Santa Marta ha aprendido, a punta de dolor, que las lluvias no avisan… y que cuando llegan, suelen poner al descubierto las debilidades de nuestra planificación urbana y la fragilidad de nuestras comunidades frente a las emergencias. Cada temporada trae consigo imágenes que se repiten: calles convertidas en ríos, familias perdiendo lo poco que tienen y una ciudadanía que, solidaria como pocas, corre a ayudar.
Pero la solidaridad, por valiosa y necesaria que sea, no reemplaza la acción articulada del Estado. No podemos seguir confiando en que el espíritu comunitario sea la primera y casi única línea de respuesta. La prevención no puede ser una palabra bonita para discursos; debe ser una política pública seria, con recursos, responsabilidades claras y voluntad de cumplir.
En la gestión del riesgo no hay improvisación que valga. Se requieren estudios, mapas de riesgo actualizados, inversión en obras de mitigación, campañas de educación comunitaria y coordinación real entre autoridades locales, departamentales y nacionales. Y cuando la emergencia ocurre, la respuesta debe ser rápida, eficiente y humana.
Lo que sucede en Santa Marta no es un fenómeno aislado. Las lluvias seguirán llegando, pero los desastres pueden evitarse o al menos reducirse. Y ahí radica la diferencia entre un Estado que reacciona y uno que prevé.
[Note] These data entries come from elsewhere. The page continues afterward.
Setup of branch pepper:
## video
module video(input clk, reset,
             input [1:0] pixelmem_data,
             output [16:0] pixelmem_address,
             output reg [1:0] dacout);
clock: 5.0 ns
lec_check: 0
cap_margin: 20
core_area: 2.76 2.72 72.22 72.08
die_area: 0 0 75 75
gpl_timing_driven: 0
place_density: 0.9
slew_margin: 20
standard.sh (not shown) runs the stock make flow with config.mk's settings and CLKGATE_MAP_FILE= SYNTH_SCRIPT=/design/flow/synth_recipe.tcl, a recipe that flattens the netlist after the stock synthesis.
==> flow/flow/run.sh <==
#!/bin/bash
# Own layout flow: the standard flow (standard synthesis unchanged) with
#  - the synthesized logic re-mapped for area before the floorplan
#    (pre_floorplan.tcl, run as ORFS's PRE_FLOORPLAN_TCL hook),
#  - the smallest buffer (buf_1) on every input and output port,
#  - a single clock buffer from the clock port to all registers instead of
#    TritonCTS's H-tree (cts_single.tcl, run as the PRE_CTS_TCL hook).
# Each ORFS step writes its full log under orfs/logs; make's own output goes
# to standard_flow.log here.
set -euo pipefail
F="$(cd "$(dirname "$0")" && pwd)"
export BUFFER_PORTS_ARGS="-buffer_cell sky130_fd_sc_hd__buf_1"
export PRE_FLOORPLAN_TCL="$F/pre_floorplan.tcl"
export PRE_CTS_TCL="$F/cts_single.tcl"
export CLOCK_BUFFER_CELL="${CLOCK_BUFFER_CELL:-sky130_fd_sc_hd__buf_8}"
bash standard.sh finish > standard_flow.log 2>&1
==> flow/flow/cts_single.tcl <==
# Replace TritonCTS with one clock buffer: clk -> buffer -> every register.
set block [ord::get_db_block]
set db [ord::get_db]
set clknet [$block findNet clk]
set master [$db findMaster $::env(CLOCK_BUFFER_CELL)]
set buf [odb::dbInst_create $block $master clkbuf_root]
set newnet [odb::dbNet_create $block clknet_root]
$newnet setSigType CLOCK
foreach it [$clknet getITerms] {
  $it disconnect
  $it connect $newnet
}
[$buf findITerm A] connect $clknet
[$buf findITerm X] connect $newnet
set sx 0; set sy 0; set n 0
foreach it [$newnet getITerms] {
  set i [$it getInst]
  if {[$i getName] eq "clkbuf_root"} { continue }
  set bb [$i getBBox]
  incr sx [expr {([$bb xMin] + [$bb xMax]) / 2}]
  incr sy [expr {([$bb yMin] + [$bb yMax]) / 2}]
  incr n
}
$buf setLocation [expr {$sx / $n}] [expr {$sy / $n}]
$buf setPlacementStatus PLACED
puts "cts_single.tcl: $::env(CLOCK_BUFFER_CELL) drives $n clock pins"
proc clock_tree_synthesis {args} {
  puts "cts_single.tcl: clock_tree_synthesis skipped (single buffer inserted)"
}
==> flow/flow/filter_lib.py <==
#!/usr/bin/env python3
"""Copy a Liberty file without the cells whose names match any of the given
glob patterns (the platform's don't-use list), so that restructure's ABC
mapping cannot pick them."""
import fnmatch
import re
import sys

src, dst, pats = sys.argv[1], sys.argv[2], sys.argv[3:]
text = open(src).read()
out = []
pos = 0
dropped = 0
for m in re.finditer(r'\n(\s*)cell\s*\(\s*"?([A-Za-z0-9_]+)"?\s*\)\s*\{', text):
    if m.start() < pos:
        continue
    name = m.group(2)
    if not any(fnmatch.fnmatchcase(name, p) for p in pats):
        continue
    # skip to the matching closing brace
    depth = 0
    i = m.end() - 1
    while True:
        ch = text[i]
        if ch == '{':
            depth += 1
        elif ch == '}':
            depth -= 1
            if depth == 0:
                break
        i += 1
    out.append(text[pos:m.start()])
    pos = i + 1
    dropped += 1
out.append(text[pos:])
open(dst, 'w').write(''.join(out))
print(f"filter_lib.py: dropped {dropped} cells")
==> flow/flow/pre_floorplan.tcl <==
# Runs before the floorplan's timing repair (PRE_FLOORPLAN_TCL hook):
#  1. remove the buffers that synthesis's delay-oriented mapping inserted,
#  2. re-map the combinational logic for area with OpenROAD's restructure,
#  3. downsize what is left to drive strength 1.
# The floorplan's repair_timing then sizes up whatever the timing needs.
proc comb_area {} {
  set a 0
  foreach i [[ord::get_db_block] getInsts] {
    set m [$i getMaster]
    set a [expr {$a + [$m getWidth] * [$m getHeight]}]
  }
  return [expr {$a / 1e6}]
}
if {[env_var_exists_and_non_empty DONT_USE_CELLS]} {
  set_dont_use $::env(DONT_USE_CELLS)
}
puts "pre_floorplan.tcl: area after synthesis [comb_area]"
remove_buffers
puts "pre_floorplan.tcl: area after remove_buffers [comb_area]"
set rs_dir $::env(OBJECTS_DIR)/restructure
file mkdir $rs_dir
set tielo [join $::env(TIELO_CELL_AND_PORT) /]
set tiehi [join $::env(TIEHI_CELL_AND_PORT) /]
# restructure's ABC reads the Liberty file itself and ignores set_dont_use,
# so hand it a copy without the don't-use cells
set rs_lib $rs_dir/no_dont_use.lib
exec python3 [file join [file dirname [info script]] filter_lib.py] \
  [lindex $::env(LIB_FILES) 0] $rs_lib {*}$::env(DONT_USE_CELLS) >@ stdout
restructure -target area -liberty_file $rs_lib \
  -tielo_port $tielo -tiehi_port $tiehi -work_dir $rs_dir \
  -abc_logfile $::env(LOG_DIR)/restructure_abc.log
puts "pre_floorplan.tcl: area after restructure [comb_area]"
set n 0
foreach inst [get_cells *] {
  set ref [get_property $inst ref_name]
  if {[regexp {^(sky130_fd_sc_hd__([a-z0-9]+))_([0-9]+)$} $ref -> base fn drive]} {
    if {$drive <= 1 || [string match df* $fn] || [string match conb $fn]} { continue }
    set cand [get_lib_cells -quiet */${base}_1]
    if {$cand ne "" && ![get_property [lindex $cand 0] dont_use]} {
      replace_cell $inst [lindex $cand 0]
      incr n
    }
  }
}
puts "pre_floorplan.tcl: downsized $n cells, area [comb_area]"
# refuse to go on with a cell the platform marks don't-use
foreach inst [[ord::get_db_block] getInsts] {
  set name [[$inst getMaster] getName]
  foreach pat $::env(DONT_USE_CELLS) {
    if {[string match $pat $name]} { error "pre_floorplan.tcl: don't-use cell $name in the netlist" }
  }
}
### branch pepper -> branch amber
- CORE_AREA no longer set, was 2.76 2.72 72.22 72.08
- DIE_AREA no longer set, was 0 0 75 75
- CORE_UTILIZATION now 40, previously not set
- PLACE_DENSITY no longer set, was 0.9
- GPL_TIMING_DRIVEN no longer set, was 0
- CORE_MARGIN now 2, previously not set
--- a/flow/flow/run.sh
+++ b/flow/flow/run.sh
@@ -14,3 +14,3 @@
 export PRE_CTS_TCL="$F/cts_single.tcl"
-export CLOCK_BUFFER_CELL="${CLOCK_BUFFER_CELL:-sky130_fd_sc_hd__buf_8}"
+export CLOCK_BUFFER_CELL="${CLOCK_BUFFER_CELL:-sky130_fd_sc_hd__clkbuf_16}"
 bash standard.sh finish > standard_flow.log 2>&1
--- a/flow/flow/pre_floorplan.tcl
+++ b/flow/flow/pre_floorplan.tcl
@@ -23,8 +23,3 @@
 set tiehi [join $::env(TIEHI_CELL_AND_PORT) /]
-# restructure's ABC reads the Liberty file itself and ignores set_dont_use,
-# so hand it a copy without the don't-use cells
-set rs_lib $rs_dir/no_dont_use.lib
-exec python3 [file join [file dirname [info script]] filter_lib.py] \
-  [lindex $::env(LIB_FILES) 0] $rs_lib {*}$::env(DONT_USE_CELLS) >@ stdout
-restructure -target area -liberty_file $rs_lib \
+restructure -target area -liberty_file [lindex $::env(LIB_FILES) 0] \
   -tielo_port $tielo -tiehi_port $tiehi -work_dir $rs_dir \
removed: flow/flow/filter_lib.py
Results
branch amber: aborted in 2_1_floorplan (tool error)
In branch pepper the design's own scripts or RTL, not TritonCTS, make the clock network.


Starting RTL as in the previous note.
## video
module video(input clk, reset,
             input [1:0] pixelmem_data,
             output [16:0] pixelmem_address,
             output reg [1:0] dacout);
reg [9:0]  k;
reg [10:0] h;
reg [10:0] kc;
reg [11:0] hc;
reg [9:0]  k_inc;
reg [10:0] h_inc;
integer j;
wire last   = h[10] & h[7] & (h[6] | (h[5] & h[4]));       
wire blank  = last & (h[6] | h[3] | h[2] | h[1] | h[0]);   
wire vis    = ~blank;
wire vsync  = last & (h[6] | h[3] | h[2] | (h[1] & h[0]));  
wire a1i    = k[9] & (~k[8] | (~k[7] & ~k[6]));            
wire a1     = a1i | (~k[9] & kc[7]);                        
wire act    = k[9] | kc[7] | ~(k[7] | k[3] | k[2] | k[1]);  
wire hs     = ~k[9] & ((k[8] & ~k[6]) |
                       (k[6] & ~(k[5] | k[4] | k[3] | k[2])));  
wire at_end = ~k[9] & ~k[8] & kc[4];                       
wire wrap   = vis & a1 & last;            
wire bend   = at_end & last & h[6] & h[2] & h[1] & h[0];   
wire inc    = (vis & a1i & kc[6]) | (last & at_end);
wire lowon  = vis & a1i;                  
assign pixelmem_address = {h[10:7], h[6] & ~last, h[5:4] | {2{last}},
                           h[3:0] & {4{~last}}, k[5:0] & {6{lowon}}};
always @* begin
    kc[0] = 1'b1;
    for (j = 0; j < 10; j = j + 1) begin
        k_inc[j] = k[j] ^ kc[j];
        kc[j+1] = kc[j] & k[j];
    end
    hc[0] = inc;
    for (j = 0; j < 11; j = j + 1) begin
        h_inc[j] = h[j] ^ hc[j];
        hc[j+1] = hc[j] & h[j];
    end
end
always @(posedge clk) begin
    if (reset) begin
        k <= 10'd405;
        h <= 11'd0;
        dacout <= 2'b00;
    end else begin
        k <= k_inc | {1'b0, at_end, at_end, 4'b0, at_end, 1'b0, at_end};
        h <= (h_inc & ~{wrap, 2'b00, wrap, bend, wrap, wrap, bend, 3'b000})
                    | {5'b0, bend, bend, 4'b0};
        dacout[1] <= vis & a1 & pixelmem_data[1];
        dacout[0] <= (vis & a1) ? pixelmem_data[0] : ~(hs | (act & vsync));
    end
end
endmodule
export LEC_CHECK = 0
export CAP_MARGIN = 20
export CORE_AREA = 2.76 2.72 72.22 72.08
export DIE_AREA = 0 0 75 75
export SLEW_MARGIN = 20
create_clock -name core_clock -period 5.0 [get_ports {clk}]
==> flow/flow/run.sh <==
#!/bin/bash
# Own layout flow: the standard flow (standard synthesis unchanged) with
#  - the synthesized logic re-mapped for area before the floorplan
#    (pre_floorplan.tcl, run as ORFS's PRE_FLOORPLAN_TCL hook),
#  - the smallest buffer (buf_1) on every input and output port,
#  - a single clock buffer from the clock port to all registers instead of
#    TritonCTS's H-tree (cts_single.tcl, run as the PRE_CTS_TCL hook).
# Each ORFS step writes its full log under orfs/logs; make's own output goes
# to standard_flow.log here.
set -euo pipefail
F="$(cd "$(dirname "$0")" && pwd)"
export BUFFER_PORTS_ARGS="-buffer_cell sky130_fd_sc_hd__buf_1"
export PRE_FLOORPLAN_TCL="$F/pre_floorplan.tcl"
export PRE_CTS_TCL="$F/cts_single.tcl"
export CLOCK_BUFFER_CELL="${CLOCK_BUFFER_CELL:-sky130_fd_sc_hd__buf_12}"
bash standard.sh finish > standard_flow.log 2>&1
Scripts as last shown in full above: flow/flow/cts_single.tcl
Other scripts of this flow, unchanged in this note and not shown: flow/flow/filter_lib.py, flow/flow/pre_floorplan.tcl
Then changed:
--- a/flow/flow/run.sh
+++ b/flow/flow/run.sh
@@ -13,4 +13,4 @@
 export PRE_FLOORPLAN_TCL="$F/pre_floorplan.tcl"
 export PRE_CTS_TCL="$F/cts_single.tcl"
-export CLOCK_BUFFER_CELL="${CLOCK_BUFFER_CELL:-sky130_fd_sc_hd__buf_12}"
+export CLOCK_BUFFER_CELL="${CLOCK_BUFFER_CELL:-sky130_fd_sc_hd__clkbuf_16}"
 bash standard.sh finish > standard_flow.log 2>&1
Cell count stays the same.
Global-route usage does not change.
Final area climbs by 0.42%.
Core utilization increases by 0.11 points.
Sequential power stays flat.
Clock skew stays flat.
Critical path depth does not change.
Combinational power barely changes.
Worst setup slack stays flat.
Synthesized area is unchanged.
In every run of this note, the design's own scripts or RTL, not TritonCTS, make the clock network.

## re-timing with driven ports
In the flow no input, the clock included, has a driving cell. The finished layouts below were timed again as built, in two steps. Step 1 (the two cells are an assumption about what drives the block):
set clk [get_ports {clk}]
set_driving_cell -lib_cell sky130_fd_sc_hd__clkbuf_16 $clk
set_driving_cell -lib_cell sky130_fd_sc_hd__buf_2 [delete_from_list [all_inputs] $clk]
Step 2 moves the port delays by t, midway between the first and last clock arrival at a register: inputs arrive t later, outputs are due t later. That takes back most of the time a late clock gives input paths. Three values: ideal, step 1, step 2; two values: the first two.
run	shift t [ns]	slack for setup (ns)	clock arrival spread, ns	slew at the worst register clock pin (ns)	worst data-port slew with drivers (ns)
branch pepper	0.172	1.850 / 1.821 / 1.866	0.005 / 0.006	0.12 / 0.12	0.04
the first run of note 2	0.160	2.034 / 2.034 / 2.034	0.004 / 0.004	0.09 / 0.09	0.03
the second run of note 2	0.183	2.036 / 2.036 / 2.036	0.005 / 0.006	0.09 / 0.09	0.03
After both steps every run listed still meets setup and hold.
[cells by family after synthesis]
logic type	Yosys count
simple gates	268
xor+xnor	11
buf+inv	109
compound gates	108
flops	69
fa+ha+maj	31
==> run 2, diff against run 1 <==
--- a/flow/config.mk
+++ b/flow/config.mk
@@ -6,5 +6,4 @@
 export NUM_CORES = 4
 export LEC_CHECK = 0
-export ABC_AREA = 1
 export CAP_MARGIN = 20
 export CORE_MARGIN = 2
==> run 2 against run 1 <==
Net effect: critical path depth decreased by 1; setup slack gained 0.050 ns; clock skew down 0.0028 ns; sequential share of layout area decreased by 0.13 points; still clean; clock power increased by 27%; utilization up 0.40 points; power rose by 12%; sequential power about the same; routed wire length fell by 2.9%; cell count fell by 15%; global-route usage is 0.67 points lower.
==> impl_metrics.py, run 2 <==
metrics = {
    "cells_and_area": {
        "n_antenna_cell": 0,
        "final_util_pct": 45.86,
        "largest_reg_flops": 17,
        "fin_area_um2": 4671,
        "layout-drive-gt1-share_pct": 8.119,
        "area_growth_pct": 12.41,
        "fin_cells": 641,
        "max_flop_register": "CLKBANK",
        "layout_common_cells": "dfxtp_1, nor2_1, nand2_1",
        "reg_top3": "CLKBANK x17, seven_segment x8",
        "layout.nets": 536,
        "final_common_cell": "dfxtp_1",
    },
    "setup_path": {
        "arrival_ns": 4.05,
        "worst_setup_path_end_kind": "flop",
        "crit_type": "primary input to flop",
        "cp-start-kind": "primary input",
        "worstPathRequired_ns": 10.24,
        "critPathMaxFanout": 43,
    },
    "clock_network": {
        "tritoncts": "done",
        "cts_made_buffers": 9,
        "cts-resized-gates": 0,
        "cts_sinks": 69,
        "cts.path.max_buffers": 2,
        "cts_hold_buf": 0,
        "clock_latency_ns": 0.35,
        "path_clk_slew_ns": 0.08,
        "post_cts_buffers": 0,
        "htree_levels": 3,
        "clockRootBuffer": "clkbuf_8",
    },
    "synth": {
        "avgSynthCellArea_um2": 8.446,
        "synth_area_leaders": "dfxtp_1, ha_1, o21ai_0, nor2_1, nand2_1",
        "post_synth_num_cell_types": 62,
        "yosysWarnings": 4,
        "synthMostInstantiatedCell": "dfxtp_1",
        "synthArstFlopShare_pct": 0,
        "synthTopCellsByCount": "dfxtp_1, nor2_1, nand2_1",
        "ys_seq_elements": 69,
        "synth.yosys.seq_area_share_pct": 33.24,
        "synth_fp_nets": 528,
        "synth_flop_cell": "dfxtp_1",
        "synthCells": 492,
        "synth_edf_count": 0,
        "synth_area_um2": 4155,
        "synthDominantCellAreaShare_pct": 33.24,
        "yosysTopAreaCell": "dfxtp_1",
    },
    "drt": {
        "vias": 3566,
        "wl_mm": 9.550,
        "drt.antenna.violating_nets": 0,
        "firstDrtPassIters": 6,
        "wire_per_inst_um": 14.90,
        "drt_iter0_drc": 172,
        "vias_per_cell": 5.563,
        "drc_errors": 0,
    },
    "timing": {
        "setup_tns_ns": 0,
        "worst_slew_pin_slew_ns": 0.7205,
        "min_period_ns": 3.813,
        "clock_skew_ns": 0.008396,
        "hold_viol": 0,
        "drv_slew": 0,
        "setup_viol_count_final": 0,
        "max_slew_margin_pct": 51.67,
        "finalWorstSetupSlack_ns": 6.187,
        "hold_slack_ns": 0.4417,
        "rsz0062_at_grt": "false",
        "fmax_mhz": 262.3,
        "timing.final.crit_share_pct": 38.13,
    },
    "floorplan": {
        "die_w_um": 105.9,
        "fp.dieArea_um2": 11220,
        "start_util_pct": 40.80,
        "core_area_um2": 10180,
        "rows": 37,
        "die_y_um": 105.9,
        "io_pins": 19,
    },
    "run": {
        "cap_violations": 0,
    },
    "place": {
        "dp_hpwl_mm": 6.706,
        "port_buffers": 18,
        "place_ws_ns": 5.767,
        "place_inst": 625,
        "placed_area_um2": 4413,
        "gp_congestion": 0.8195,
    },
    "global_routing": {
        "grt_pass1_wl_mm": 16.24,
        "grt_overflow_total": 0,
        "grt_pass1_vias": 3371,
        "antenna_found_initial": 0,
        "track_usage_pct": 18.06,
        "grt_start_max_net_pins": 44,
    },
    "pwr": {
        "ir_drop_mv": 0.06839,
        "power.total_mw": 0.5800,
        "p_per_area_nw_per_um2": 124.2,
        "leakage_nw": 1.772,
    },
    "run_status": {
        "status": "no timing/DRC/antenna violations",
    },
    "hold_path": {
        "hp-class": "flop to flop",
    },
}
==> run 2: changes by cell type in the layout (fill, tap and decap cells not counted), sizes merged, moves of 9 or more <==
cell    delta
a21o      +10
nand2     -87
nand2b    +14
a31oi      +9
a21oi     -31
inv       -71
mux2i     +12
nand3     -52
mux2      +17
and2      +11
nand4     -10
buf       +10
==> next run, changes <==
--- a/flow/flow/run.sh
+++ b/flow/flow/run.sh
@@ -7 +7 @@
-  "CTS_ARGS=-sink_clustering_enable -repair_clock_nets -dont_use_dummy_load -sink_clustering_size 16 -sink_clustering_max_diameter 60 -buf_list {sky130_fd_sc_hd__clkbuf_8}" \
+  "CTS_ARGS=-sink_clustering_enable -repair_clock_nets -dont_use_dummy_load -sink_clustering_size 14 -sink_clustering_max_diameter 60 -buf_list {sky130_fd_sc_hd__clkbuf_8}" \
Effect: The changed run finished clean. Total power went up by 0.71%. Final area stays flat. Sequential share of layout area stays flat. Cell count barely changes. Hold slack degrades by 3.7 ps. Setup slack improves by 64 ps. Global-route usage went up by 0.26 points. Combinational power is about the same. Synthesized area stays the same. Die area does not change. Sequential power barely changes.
Context: an optimization exercise on an open-source flow, tuned for small area and a short achievable clock period. The choices shown serve that exercise and are no tape-out recipe. Where RTL was checked, it was by simulation tests only, not by an equivalence proof against the original.

==> job 5880: inputs <==
==> flow/design.v (excerpt) <==
module cpu(
    input clk,
    input reset,
    input [31:0] instruction_from_icache,
    input busywait_from_icache,
    input [31:0] data_from_dcache,
    input busywait_from_dcache,
    output [31:0] address_to_icache,
    output [31:0] reg0_output,reg1_output,reg2_output,reg3_output,reg4_output,reg5_output,reg6_output,
    output dcache_read,
    output dcache_write,
    output [31:0] dcache_address,
    output [31:0] dcache_writedata
  );
  localparam K1 = 5;
  localparam K2 = 6;
  localparam Q1 = 0;
  localparam Q2 = 1;
  wire stall = busywait_from_icache | busywait_from_dcache;
  wire bj;
  wire [31:0] bj_addr;
  reg [31:0] pc;
  always @(posedge clk or posedge reset)
    if (reset) pc <= 32'hFFFFFFFC;
    else if (!stall) pc <= bj ? bj_addr : pc + 32'd4;
  assign address_to_icache = pc;
  reg [31:0] ir;
  reg ir_v;
  always @(posedge clk or posedge reset)
    if (reset) ir_v <= 1'b0;
    else if (bj) ir_v <= 1'b0;
    else if (!stall) ir_v <= 1'b1;
  reg [31:0] ra1_oh, ra2_oh;
  always @(posedge clk)
    if (!stall) begin
      ir <= instruction_from_icache;
      ra1_oh <= 32'd1 << instruction_from_icache[19:15];
      ra2_oh <= 32'd1 << instruction_from_icache[24:20];
    end
  wire [6:0] opc = ir[6:0];
  wire [2:0] f3 = ir[14:12];
  wire [6:0] f7 = ir[31:25];
  wire is_lui   = opc == 7'b0110111;
  wire is_auipc = opc == 7'b0010111;
  wire is_jal   = opc == 7'b1101111;
  wire is_jalr  = opc == 7'b1100111;
  wire is_br    = opc == 7'b1100011;
  wire is_ld    = opc == 7'b0000011;
  wire is_st    = opc == 7'b0100011;
  wire is_opi   = opc == 7'b0010011;
  wire is_op    = opc == 7'b0110011;
  wire is_m     = is_op & (f7 == 7'b0000001);
  wire is_div   = is_m & f3[2];
  wire d_we = ir_v & (is_lui | is_auipc | is_jal | is_jalr | is_ld | is_opi | is_op);
  wire d_mr = ir_v & is_ld;
  wire d_mw = ir_v & is_st;
  wire d_br = ir_v & is_br;
  wire d_jp = ir_v & (is_jal | is_jalr);
  wire [1:0] d_rsel = is_lui ? 2'd1 : (is_jal | is_jalr) ? 2'd3 : (is_op & is_m) ? 2'd0 : 2'd2;
  wire d_in1 = is_auipc | is_jal;
  wire d_in2 = is_auipc | is_jal | is_jalr | is_ld | is_st | is_opi;
  wire d_cpl = is_br | (is_op & f7[5]);
  wire [2:0] d_aluop = (is_opi | is_op) ? f3 : 3'd0;
  ...
clock: 120.0 ns
lec_check: 0
abc_area: 1
cap_margin: 35
core_margin: 2
core_utilization: 35
cts_buf_list: sky130_fd_sc_hd__clkbuf_8
cts_cluster_diameter: 70
cts_cluster_size: 14
place_density: 0.6
slew_margin: 35
run.sh (not shown) runs the stock make flow with config.mk's settings and CLKGATE_MAP_FILE= SYNTH_SCRIPT=/design/flow/synth_recipe.tcl, a recipe that flattens the netlist after the stock synthesis.
==> inputs of job 8674, as changes to job 5880 <==
--- a/flow/design.v
+++ b/flow/design.v
@@ -126,16 +126,15 @@
   input  [4:0]  s,
   input         xneg, ds, dz, one, selr,
   output [31:0] res
 );
   wire sub = xneg ^ ds;
   wire [34:0] dpe = {{2{dp[32]}}, dp};
   wire [34:0] r1 = rs + rc;
-  wire [34:0] dpa = sub ? -dpe : dpe;
-  wire [34:0] r2 = rs + rc + dpa;
+  wire [34:0] r2 = rs + rc + (dpe ^ {35{sub}}) + {34'd0, sub};
   wire zero = ~|r1;
   wire corr = xneg ? (~r1[34] & ~zero) : r1[34];
   wire [34:0] rf = corr ? r2 : r1;
   wire [34:0] rsh = $signed(rf) >>> s;
   reg [31:0] p, n;
   integer k;
   always @(*) begin
@@ -1407,15 +1406,15 @@
     output dcache_read,
     output dcache_write,
     output [31:0] dcache_address,
     output [31:0] dcache_writedata
   );
   localparam K1 = 5;
   localparam K2 = 6;
-  localparam Q1 = 0;
+  localparam Q1 = 1;
   localparam Q2 = 1;
   wire stall = busywait_from_icache | busywait_from_dcache;
   wire bj;
   wire [31:0] bj_addr;
   reg [31:0] pc;
   always @(posedge clk or posedge reset)
     if (reset) pc <= 32'hFFFFFFFC;
Settings changed: CORE_UTILIZATION 35 to 30, PLACE_DENSITY 0.6 to 0.5.
==> impl_metrics.ini <==
[grt]
grt_pass1_wl_um = 1140000

[worst_hold_path]
worstHoldStart = dvs_x[1]

[worst_setup_path]
path_buf_inv = 32

[synth]
synth.net_count = 20300

[run_status]
status = no timing/DRC/antenna violations
-- figures above: job 8674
Hoy, más que nunca, necesitamos asumir que prevenir es más barato —y más digno— que reconstruir después de la tragedia. Si el Estado cumple su papel y la ciudadanía se involucra de manera organizada, podremos dejar de lamentar lo mismo cada año y empezar a construir una ciudad resiliente, que sepa convivir con la naturaleza sin ponerse en riesgo.
Santa Marta merece que la historia cambie. Sentir el Magdalena, sentir Santa Marta, es prevenir antes que lamentar.